Albert Pujols is dominating the MLB hot stove headlines right now. One of the greatest players in baseball history (who has never tested positive for steroids) is now a free agent and is testing the waters to haul in a giant payday. Reports have surfaced that the Miami Marlins, St. Louis Cardinals and Chicago Cubs have offered Pujols a 10-year deal.
While pundits discuss whether it's prudent to give a 31-year-old baseball player a $200 million, 10-year contract, we'd rather just see what he'd look like in one of his new jerseys.

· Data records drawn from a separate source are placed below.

==> config.mk <==
export PLATFORM = sky130hd
export DESIGN_NAME = shift_pipe
export DESIGN_NICKNAME = d
export VERILOG_FILES = /design/src/rtl/shift_pkg.sv /design/src/rtl/shift_stage.sv /design/src/rtl/shift_pipe.sv
export SDC_FILE = /design/constraint.sdc
export NUM_CORES = 1
export LEC_CHECK = 0
export ABC_AREA = 1
export CAP_MARGIN = 10
export CORE_UTILIZATION = 25
export DETAILED_ROUTE_END_ITERATION = 8
export GPL_TIMING_DRIVEN = 0
export PLACE_DENSITY = 0.47
export RECOVER_POWER = 25
export SYNTH_ARGS = -nofsm -noshare
export SYNTH_HDL_FRONTEND = slang
export SYNTH_HIERARCHICAL = 1
export SYNTH_SLANG_ARGS = --single-unit
==> constraint.sdc <==
create_clock -name clk -period 3.9 [get_ports clk]
set_clock_uncertainty 0.15 [all_clocks]
set_input_delay 0.975 -clock clk [delete_from_list [all_inputs] [get_ports clk]]
set_output_delay 0.975 -clock clk [all_outputs]
set_load 0.01 [all_outputs]
==> src/rtl/shift_pkg.sv <==
// Shared definitions for the pipelined barrel shifter: operation encoding,
// per-stage control bit positions and the bit reversal used by left operations.
package shift_pkg;

    typedef enum logic [2:0] {
        OP_SLL = 3'b000,
        OP_SRL = 3'b001,
        OP_SRA = 3'b011,
        OP_ROL = 3'b100,
        OP_ROR = 3'b101
    } shift_op_e;

    // Control word carried down the pipe alongside each operation.
    localparam int CTRL_W    = 3;
    localparam int CTRL_ROT  = 0;
    localparam int CTRL_FILL = 1;
    localparam int CTRL_REV  = 2;

    localparam int MAX_WIDTH = 64;

    // Reverses all MAX_WIDTH bits; a WIDTH-bit operand zero-extended into v
    // comes back reversed in the top WIDTH bits of the result.
    function automatic logic [MAX_WIDTH-1:0] bit_reverse(input logic [MAX_WIDTH-1:0] v);
        logic [MAX_WIDTH-1:0] r;
        for (int i = 0; i < MAX_WIDTH; i++) begin
            r[i] = v[MAX_WIDTH-1-i];
        end
        return r;
    endfunction

endpackage

==> src/rtl/shift_stage.sv <==
// One right-shift-by-2^STAGE step followed by its pipeline register; the step
// is applied only when shamt bit STAGE is set, and everything holds when advance=0.
module shift_stage
    import shift_pkg::*;
#(
    parameter int WIDTH = 32,
    parameter int TAG_W = 4,
    parameter int STAGE = 0,
    localparam int SHAMT_W = $clog2(WIDTH)
) (
    input  logic               clk,
    input  logic               rst_n,
    input  logic               advance,
    input  logic               in_valid,
    input  logic [WIDTH-1:0]   in_data,
    input  logic [SHAMT_W-1:0] in_shamt,
    input  logic [CTRL_W-1:0]  in_ctrl,
    input  logic [TAG_W-1:0]   in_tag,
    output logic               out_valid,
    output logic [WIDTH-1:0]   out_data,
    output logic [SHAMT_W-1:0] out_shamt,
    output logic [CTRL_W-1:0]  out_ctrl,
    output logic [TAG_W-1:0]   out_tag
);

    localparam int SHIFT = 1 << STAGE;

    logic [WIDTH-1:0]   shifted;
    logic               valid_d, valid_q;
    logic [WIDTH-1:0]   data_d, data_q;
    logic [SHAMT_W-1:0] shamt_d, shamt_q;
    logic [CTRL_W-1:0]  ctrl_d, ctrl_q;
    logic [TAG_W-1:0]   tag_d, tag_q;

    always_comb begin
        shifted = in_data;
        if (in_shamt[STAGE]) begin
            if (in_ctrl[CTRL_ROT]) begin
                shifted = {in_data[SHIFT-1:0], in_data[WIDTH-1:SHIFT]};
            end else begin
                shifted = {{SHIFT{in_ctrl[CTRL_FILL]}}, in_data[WIDTH-1:SHIFT]};
            end
        end
    end

    // Bubbles are loaded like any other slot so they keep their position.
    always_comb begin
        valid_d = valid_q;
        data_d  = data_q;
        shamt_d = shamt_q;
        ctrl_d  = ctrl_q;
        tag_d   = tag_q;
        if (advance) begin
            valid_d = in_valid;
            data_d  = shifted;
            shamt_d = in_shamt;
            ctrl_d  = in_ctrl;
            tag_d   = in_tag;
        end
    end

    always_ff @(posedge clk or negedge rst_n) begin
        if (!rst_n) begin
            valid_q <= 1'b0;
            data_q  <= '0;
            shamt_q <= '0;
            ctrl_q  <= '0;
            tag_q   <= '0;
        end else begin
            valid_q <= valid_d;
            data_q  <= data_d;
            shamt_q <= shamt_d;
            ctrl_q  <= ctrl_d;
            tag_q   <= tag_d;
        end
    end

    assign out_valid = valid_q;
    assign out_data  = data_q;
    assign out_shamt = shamt_q;
    assign out_ctrl  = ctrl_q;
    assign out_tag   = tag_q;

endmodule

==> src/rtl/shift_pipe.sv <==
// Pipelined shifter/rotator: one stage per shamt bit over a right-shift datapath,
// with left operations handled by reversing the operand on entry and the result on exit.
module shift_pipe
    import shift_pkg::*;
#(
    parameter int WIDTH = 32,
    parameter int TAG_W = 4,
    localparam int SHAMT_W = $clog2(WIDTH)
) (
    input  logic               clk,
    input  logic               rst_n,
    input  logic               in_valid,
    output logic               in_ready,
    input  logic [WIDTH-1:0]   in_data,
    input  logic [SHAMT_W-1:0] in_shamt,
    input  logic [2:0]         in_op,
    input  logic [TAG_W-1:0]   in_tag,
    output logic               out_valid,
    input  logic               out_ready,
    output logic [WIDTH-1:0]   out_data,
    output logic [TAG_W-1:0]   out_tag
);

    // Handshake: a request transfers on a rising edge when in_valid & in_ready,
    // a result transfers when out_valid & out_ready; both may happen on one edge.
    logic advance;

    logic                 valid_l [0:SHAMT_W];
    logic [WIDTH-1:0]     data_l  [0:SHAMT_W];
    logic [SHAMT_W-1:0]   shamt_l [0:SHAMT_W];
    logic [CTRL_W-1:0]    ctrl_l  [0:SHAMT_W];
    logic [TAG_W-1:0]     tag_l   [0:SHAMT_W];

    logic [WIDTH-1:0]     s0_data;
    logic [SHAMT_W-1:0]   s0_shamt;
    logic [CTRL_W-1:0]    s0_ctrl;
    logic [MAX_WIDTH-1:0] in_rev;
    logic [MAX_WIDTH-1:0] out_rev;
    shift_op_e            op;

    assign advance  = ~out_valid | out_ready;
    assign in_ready = advance;

    always_comb begin
        op       = shift_op_e'(in_op);
        in_rev   = bit_reverse(MAX_WIDTH'(in_data));
        s0_data  = in_data;
        s0_shamt = in_shamt;
        s0_ctrl  = '0;
        case (op)
            OP_SLL: s0_ctrl[CTRL_REV] = 1'b1;
            OP_SRL: s0_ctrl = '0;
            OP_SRA: s0_ctrl[CTRL_FILL] = in_data[WIDTH-1];
            OP_ROL: begin
                s0_ctrl[CTRL_REV] = 1'b1;
                s0_ctrl[CTRL_ROT] = 1'b1;
            end
            OP_ROR: s0_ctrl[CTRL_ROT] = 1'b1;
            // Reserved encodings travel unshifted.
            default: s0_shamt = '0;
        endcase
        if (s0_ctrl[CTRL_REV]) begin
            s0_data = in_rev[MAX_WIDTH-1 -: WIDTH];
        end
    end

    assign valid_l[0] = in_valid;
    assign data_l[0]  = s0_data;
    assign shamt_l[0] = s0_shamt;
    assign ctrl_l[0]  = s0_ctrl;
    assign tag_l[0]   = in_tag;

    for (genvar k = 0; k < SHAMT_W; k++) begin : g_stage
        shift_stage #(
            .WIDTH (WIDTH),
            .TAG_W (TAG_W),
            .STAGE (k)
        ) u_stage (
            .clk       (clk),
            .rst_n     (rst_n),
            .advance   (advance),
            .in_valid  (valid_l[k]),
            .in_data   (data_l[k]),
            .in_shamt  (shamt_l[k]),
            .in_ctrl   (ctrl_l[k]),
            .in_tag    (tag_l[k]),
            .out_valid (valid_l[k+1]),
            .out_data  (data_l[k+1]),
            .out_shamt (shamt_l[k+1]),
            .out_ctrl  (ctrl_l[k+1]),
            .out_tag   (tag_l[k+1])
        );
    end

    // The exit reversal is combinational off the last register, so the result
    // stays stable while stalled and is zero while in reset.
    always_comb begin
        out_rev  = bit_reverse(MAX_WIDTH'(data_l[SHAMT_W]));
        out_data = data_l[SHAMT_W];
        if (ctrl_l[SHAMT_W][CTRL_REV]) begin
            out_data = out_rev[MAX_WIDTH-1 -: WIDTH];
        end
    end

    assign out_valid = valid_l[SHAMT_W];
    assign out_tag   = tag_l[SHAMT_W];

endmodule

# Word level (Yosys, flattened, before mapping)
# Cells that the tools add are included.
# totals
word_cells,50
out_inout_bits,38
inputBits,48
ff_bits,220
# op_classes
eq_ne,4
mux,16
reduce_logical,4
bitwise,2
# ops
operator,n
$mux W32,12
$eq A3 B3 Y1 const B,2
$mux W5,1
$reduce_or A5 Y1,1
$reduce_or A2 Y1,2
$eq A3 B1 Y1 const B,1
$eq A3 B2 Y1 const B,1
$logic_not A3 Y1,1
$mux W1,3
$not A1 Y1,1
$or A1 B1 Y1,1

# Depth between registers and ports, before layout
# Gate-level depths: netlist of the first run.
# logic_depth
ltp_word,6
depth_mapped,9
mapped_depth_nobuf,8

# By module
# Netlist of the first run, hierarchy kept.
# by_module_without_submodules
mod,area_each_um2,n_inst,cells_per_inst,seq_area_each_um2
shift_stage (g_stage[2].u_stage),2165.8,1,290,1126.1
shift_stage (g_stage[1].u_stage),2132.0,1,292,1126.1
shift_stage (g_stage[3].u_stage),2127.0,1,286,1126.1
shift_stage (g_stage[4].u_stage),2127.0,1,280,1126.1
shift_stage (g_stage[0].u_stage),1926.8,1,233,1126.1
shift_pipe,908.4,1,211,0.0

# Worst setup path before layout of the first run
# Ideal clock, no wire load.
# synth_timing
path_type,input -> output
from,input port out_ready
to,output port in_ready
t_required_ps,2775
cell_stages,2
n_path_buf,0
setup_slack_ps,1510
arrival_ps,1265
path_cell_list,inv_1 > nand2_1
# synth_between
elab_chain_cells,1
# synth_lines
element,line,rtl
"start, declared",shift_pipe.sv:19,"input logic out_ready,"
$or A1 B1 Y1,shift_pipe.sv:41,assign advance = ~out_valid | out_ready;
"end, declared",shift_pipe.sv:13,"output logic in_ready,"
# No other way between the ends.

# Worst setup path after layout of the first run
# Same ends and word-level chain as after synthesis.

==> results of run 1 <==
power breakdown:
group | total [mW] | internal (mW) | switching [mW] | leakage (nW)
Clock | 2.21 | 1.33 | 0.875 | 0.383
Combinational | 4.33 | 1.78 | 2.55 | 3.80
Sequential | 3.86 | 3.13 | 0.728 | 2.53
Total | 10.4 | 6.24 | 4.16 | 6.72
per-layer routing:
layer	up-vias	wire [um]	GRT usage
met5	-	0	0
met4	0	677	0.0345
met3	43	842	0.0171
met2	143	14400	0.243
met1	4187	13400	0.169
li1	4916	-	-
cell type report:
cell class / count / area [sq um] / share of cell area
Inverter: 99 / 379 / 0.0289
Buffer: 91 / 654 / 0.0500
Clock inverter: 5 / 50.0 / 0.00382
Tap cell: 539 / 674 / 0.0515
Sequential cell: 208 / 5200 / 0.397
Clock buffer: 38 / 724 / 0.0553
Multi-Input combinational cell: 1132 / 4550 / 0.347
Timing Repair Buffer: 85 / 863 / 0.0659
tightest hold or removal path: stages (launching register included):
cell,delay (ps)
dfrtp_1,340
nand2_1,50
nand2_1,40
flip-flops by register name (all words and copies together), names as in the netlist:
| signal | count |
|---|---|
| g_stage.u_stage/out_ctrl | 13 |
| g_stage.u_stage/out_data | 160 |
| g_stage.u_stage/out_shamt | 10 |
| g_stage.u_stage/out_tag | 20 |
| g_stage.u_stage/out_valid | 5 |
metrics by stage:
step / utilization / instance area (sq um) / TNS (ps) / hold WS [ps] / instances
detailed placement: 0.292 / 12300 / 0 / 310 / 2154
finish: 0.310 / 13100 / 0 / 316 / 2197
global placement: 0.291 / 12300 / -1533310 / 306 / 2153
floorplan: - / 10800 / 0 / 292 / 1530
global route: 0.310 / 13100 / 0 / 341 / 2197
CTS: 0.310 / 13100 / 0 / 325 / 2197
worst min path at each step:
stage,slack (ps),endpoint,from
2_1_floorplan,290,g_stage[0].u_stage/out_ctrl[2],g_stage[0].u_stage/out_ctrl[2]
3_3_place_gp,310,g_stage[1].u_stage/out_tag[1],g_stage[1].u_stage/out_tag[1]
3_5_place_dp,310,g_stage[2].u_stage/out_tag[1],g_stage[2].u_stage/out_tag[1]
4_1_cts,330,g_stage[2].u_stage/out_shamt[4],g_stage[2].u_stage/out_shamt[4]
5_1_grt,340,g_stage[0].u_stage/out_shamt[4],g_stage[0].u_stage/out_shamt[4]
6_report,320,g_stage[3].u_stage/out_ctrl[2],g_stage[3].u_stage/out_ctrl[2]
==> metrics, run 1 <==
Starting Density 0.255; Max Cap Viol 1; CP max stage delay 680 ps; Post-Place Worst Slack 30.3 ps; WHS Path Cells 2; DR iter-0 viols 479; Worst Setup Start Kind input pin; Final Setup Violations 0; relative slew slack -0.575; I/O Buffers 84; DRT Pass-1 Iters 5; antenna cells 0; Final ANT Viol Nets 0; slowest CP cell clkdlybuf4s50_1; first-pass GRT wire length 48100 um; FF-to-FF setup slack 1800 ps; Core Area 0.0422 sq mm; worst vdd ir 0.273 mV; # Post-CTS Setup Buffers 0; R2R Path Start g_stage[4].u_stage/out_valid; status complete, but fails checks; nature of the critical path endpoint primary output; Pleak 6.72 nW; Slew Viols, Final 91; Ys Warns 6; routability-driven placement congestion ratio 0.846; pin slew with the least headroom to its limit 2360 ps; Final Cycle Share 0.981; setup ws final 75.7 ps; R2R depth 7; fill cell count 4727; mapped cell area 0.0108 sq mm; # rows 75; CTS max path bufs 3; Tot GR Track Use 0.135; antenna violations before repair 0; worst min path class reg -> reg; syn nets 1578; I/O pins 86; drt wl/cell 13.3 um; CP Launch Point out_ready; Most common cell on crit path clkdlybuf4s50_1; CP top delay family buffers and inverters; CTS Sinks 208; CTS tree built; Data required, critical path 2770 ps; Final #Nets 1690; RSZ-0062 raised after global routing false; Crit Reg-Reg Endpoint g_stage[4].u_stage/out_data[19]; H-tree depth 1; CP Max Fanout 12; DIE AREA 0.0440 sq mm; pin count of the biggest net entering global routing 119; routed vias 9289; CTS Hold Bufs 0; latest clock arrival within the worst-skew pair 520 ps; Tmin final 3820 ps; share of cells above drive strength 1 0.0856; CP Cell Sequence clkdlybuf4s50_1, inv_1, nand2_1, clkdlybuf4s50_1; commonest non-fill, non-tap cell in the layout nand2_1; most frequent cells in the layout nand2_1 (773), dfrtp_1 (208), nor2_1 (136), nand3_1 (104), inv_1 (86); total grt overflow 0; vias per inst 4.23; Clock transition at path regs 50 ps; Arr. time, crit path 2700 ps; HPWL Detailed 22600 um; Max Fclk 261 MHz; DRC 0; Gate Count Post-Synth 1530; Resized Gates After CTS 0; drt total wl 29300 um; Design Power 10.4 mW; root buf cell clkbuf_16; critical path class in -> out; Die Wd 210 um; vias in the first global route 9225; Area growth syn-to-layout 21.4%; Mean Syn Cell Area 7.05 sq um; Power Dens Cells 794 mW/mm^2; buffer and inverter count on the worst path 3; failing checks capacitance limit, slew limit; crit path capture in_ready; Die Y 210 um; endpoints failing hold 0; critical path depth 4; Inserted Clock Buffers 25
No activity file was read; power rests on OpenSTA's default activity.
==> run 2: changes to the inputs <==
--- a/config.mk
+++ b/config.mk
@@ -7,10 +7,13 @@
 export LEC_CHECK = 0
 export ABC_AREA = 1
 export CAP_MARGIN = 10
-export CORE_UTILIZATION = 25
+export CELL_PAD_IN_SITES_DETAIL_PLACEMENT = 0
+export CELL_PAD_IN_SITES_GLOBAL_PLACEMENT = 1
+export CORE_UTILIZATION = 45
 export DETAILED_ROUTE_END_ITERATION = 8
+export DONT_BUFFER_PORTS = 1
 export GPL_TIMING_DRIVEN = 0
-export PLACE_DENSITY = 0.47
+export PLACE_DENSITY = 0.83
 export RECOVER_POWER = 25
 export SYNTH_ARGS = -nofsm -noshare
 export SYNTH_HDL_FRONTEND = slang
==> run 2 against run 1 <==
Net effect: the run now ends clean; sequential cell count unchanged; sequential share of layout area is 3.6 points higher; non-clock buffer count shrank 83; design area decreased by 8.2%; critical path type is now reg -> out.
==> metrics, run 2 (synthesis results as in run 1) <==
vias per inst 4.74 (was 4.23); most frequent cells in the layout nand2_1 (773), dfrtp_1 (208), nor2_1 (136), nand3_1 (104), inv_1 (86) (unchanged); max reg flops 160 (unchanged); antenna cells 0 (unchanged); latest clock arrival within the worst-skew pair 510 ps (was 520 ps); Final #Nets 1606 (was 1690); commonest non-fill, non-tap cell in the layout nand2_1 (unchanged); I/O pins 86 (unchanged); endpoints failing hold 0 (unchanged); status completed (was complete, but fails checks); CP top delay family flip-flops (was buffers and inverters); routability-driven placement congestion ratio 0.915 (was 0.846); hold_ws 29.3 ps (was 316 ps); Die Wd 157 um (was 210 um); R2R Path Start g_stage[4].u_stage/out_valid (unchanged); I/O Buffers 0 (was 84); drt wl/cell 14.0 um (was 13.3 um); Max Fclk 366 MHz (was 261 MHz); total grt overflow 0 (unchanged); drt total wl 26500 um (was 29300 um); Max Cap Viol 0 (was 1); CP Launch Point g_stage[4].u_stage/out_ctrl[2] (was out_ready); CTS max path bufs 3 (unchanged); RSZ-0062 raised after global routing false (unchanged); DRT Pass-1 Iters 7 (was 5); worst min path class in -> async (was reg -> reg); Setup TNS 0 ps (unchanged); CTS Sinks 208 (unchanged); H-tree depth 1 (unchanged); worst vdd ir 0.313 mV (was 0.273 mV); Arr. time, crit path 1610 ps (was 2700 ps); Final Setup Violations 0 (unchanged); Comb power frac 0.373 (was 0.417); routed vias 8965 (was 9289); # Post-CTS Setup Buffers 0 (unchanged); Area growth syn-to-layout 11.4% (was 21.4%); Final ANT Viol Nets 0 (unchanged); Tmin final 2730 ps (was 3820 ps); Pint 5.81 mW (was 6.24 mW); relative slew slack 0.466 (was -0.575); root buf cell clkbuf_16 (unchanged); slowest CP cell dfrtp_1 (was clkdlybuf4s50_1); Post-Place Cell Area 0.0112 sq mm (was 0.0123 sq mm); Power Dens Cells 810 mW/mm^2 (was 794 mW/mm^2); Reg power frac 0.394 (was 0.371); Pleak 6.40 nW (was 6.72 nW); antenna violations before repair 0 (unchanged); CP Max Fanout 10 (was 12); pin slew with the least headroom to its limit 799 ps (was 2360 ps); vias in the first global route 8725 (was 9225); Die Y 157 um (was 210 um); DRC 0 (unchanged); share of cells above drive strength 1 0.0896 (was 0.0856); Worst Setup Start Kind flip-flop (was input pin); buffer and inverter count on the worst path 2 (was 3); Starting Density 0.460 (was 0.255); pin count of the biggest net entering global routing 182 (was 119); first-pass GRT wire length 43500 um (was 48100 um); CTS tree built (unchanged); CP max stage delay 380 ps (was 680 ps); DR iter-0 viols 458 (was 479); Slew Viols, Final 0 (was 91); HPWL Detailed 19900 um (was 22600 um); Tot GR Track Use 0.223 (was 0.135); critical path class reg -> out (was in -> out); # rows 56 (was 75); DIE AREA 0.0246 sq mm (was 0.0440 sq mm); placed cell count 1849 (was 2154); Final Cycle Share 0.701 (was 0.981); CP Cell Sequence buf_4, buf_2, o21ai_0 (was clkdlybuf4s50_1, inv_1, nand2_1, clkdlybuf4s50_1); non-filler cells, final 1893 (was 2197); Clk pwr share 0.233 (was 0.212); post-route cell area 0.0120 sq mm (was 0.0131 sq mm); Core Area 0.0235 sq mm (was 0.0422 sq mm); fill cell count 2427 (was 4727); Clock transition at path regs 60 ps (was 50 ps); sw frac 0.404 (was 0.400); switching power 3.93 mW (was 4.16 mW); Data required, critical path 2770 ps (about the same); Inserted Clock Buffers 24 (was 25); nature of the critical path endpoint primary output (unchanged)
[run 2: cell count changes in the layout (fill, tap and decap cells not counted), sizes merged]
cell	delta
bufinv	+1
clkbuf	-1
clkdlybuf4s50	-83
clkinv	-2
dlygate4sd3	+1
[run 2: power by group through the flow]
stage          sequential (mW)  clock, mW  combinational [mW]
6_report                  3.84       2.27                3.64
2_1_floorplan             3.63          0                2.86
3_3_place_gp              3.85          0                3.59
4_1_cts                   3.85       2.32                3.67
3_5_place_dp              3.87          0                3.64
5_1_grt                   3.98       2.40                4.20
[run 2: area by class of cell]
class | count | area [sq um] | area share
clock inverter | 4 | 70.1 | 0.00583
tap | 319 | 399 | 0.0332
buffer | 91 | 654 | 0.0544
multi-input combinational | 1132 | 4550 | 0.378
sequential | 208 | 5200 | 0.433
timing repair buffer | 2 | 30.0 | 0.00250
inverter | 99 | 379 | 0.0315
clock buffer | 38 | 734 | 0.0611
[run 2: layer usage]
layer / track usage / part of all wire / up-vias
li1: - / - / 4736
met1: 0.265 / 0.43 / 4033
met2: 0.418 / 0.51 / 158
met3: 0.0282 / 0.035 / 38
met4: 0.0654 / 0.024 / 0
met5: 0 / 0 / -
[run 2: stage by stage]
stage	power (mW)	worst slack, ps	utilization
2_1_floorplan	6.48	1510	-
4_1_cts	9.84	1130	0.512
5_1_grt	10.6	1060	0.512
3_5_place_dp	7.52	1090	0.477
3_3_place_gp	7.44	1110	0.477
6_report	9.74	1170	0.512
[run 2: path summary, 6_finish.rpt]
kind,end,slack [ps],cells past startpoint
setup / recovery,out_data[9],1170,3
hold / removal,g_stage[4].u_stage/out_data[31],30,0
setup reg to reg,g_stage[4].u_stage/out_data[19],1680,7
hold reg to reg,g_stage[1].u_stage/out_tag[2],320,2
max in group asynchronous,g_stage[3].u_stage/out_data[31],2830,1
min in group clk,g_stage[1].u_stage/out_tag[2],320,2
[run 2: what timing repair did]
item / CTS / global route
hold buffers: 1 / 1
endpoints found under the hold margin: 28 / 3
gates resized for setup: 0 / 0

But while we're on the subject, do we think it makes sense? From a financial perspective, no. Pujols does bring much greater value than what his stats are worth. What he brings to his new (or old) team in terms of marketing buzz, promotion and overall interest can't be quantified. But if you look at A-Rod's numbers since he signed his contract extension in 2008, his AVG has gone from .303 to .284, and he's gone from averaging 43 homers a year to 28. Father time will catch up on Pujols and one big thing about marketing buzz is that it's quick to go away.
If the Marlins sign Pujols today they will get a huge boost in interest in the team. They'll sell a ton of tickets and luxury boxes. But what happens in five years, when wear and tear hits Pujols and he goes from his big numbers to something more pedestrian and similar to A-Rod's.
Pujols in Miami will be old hat by then, and people will care as much for that team as they did when they were the Florida Marlins. And let's face it, Pujols is one nagging injury away from making this a terrible financial investment.
But having said that, let's see what he'd look like in his new jerseys anyway:
Albert Pujols as a Miami Marlin:
Albert Pujols as a Chicago Cub:
Since you probably already know what he looks like in a Cardinals jersey, we'll refrain from posting that photo.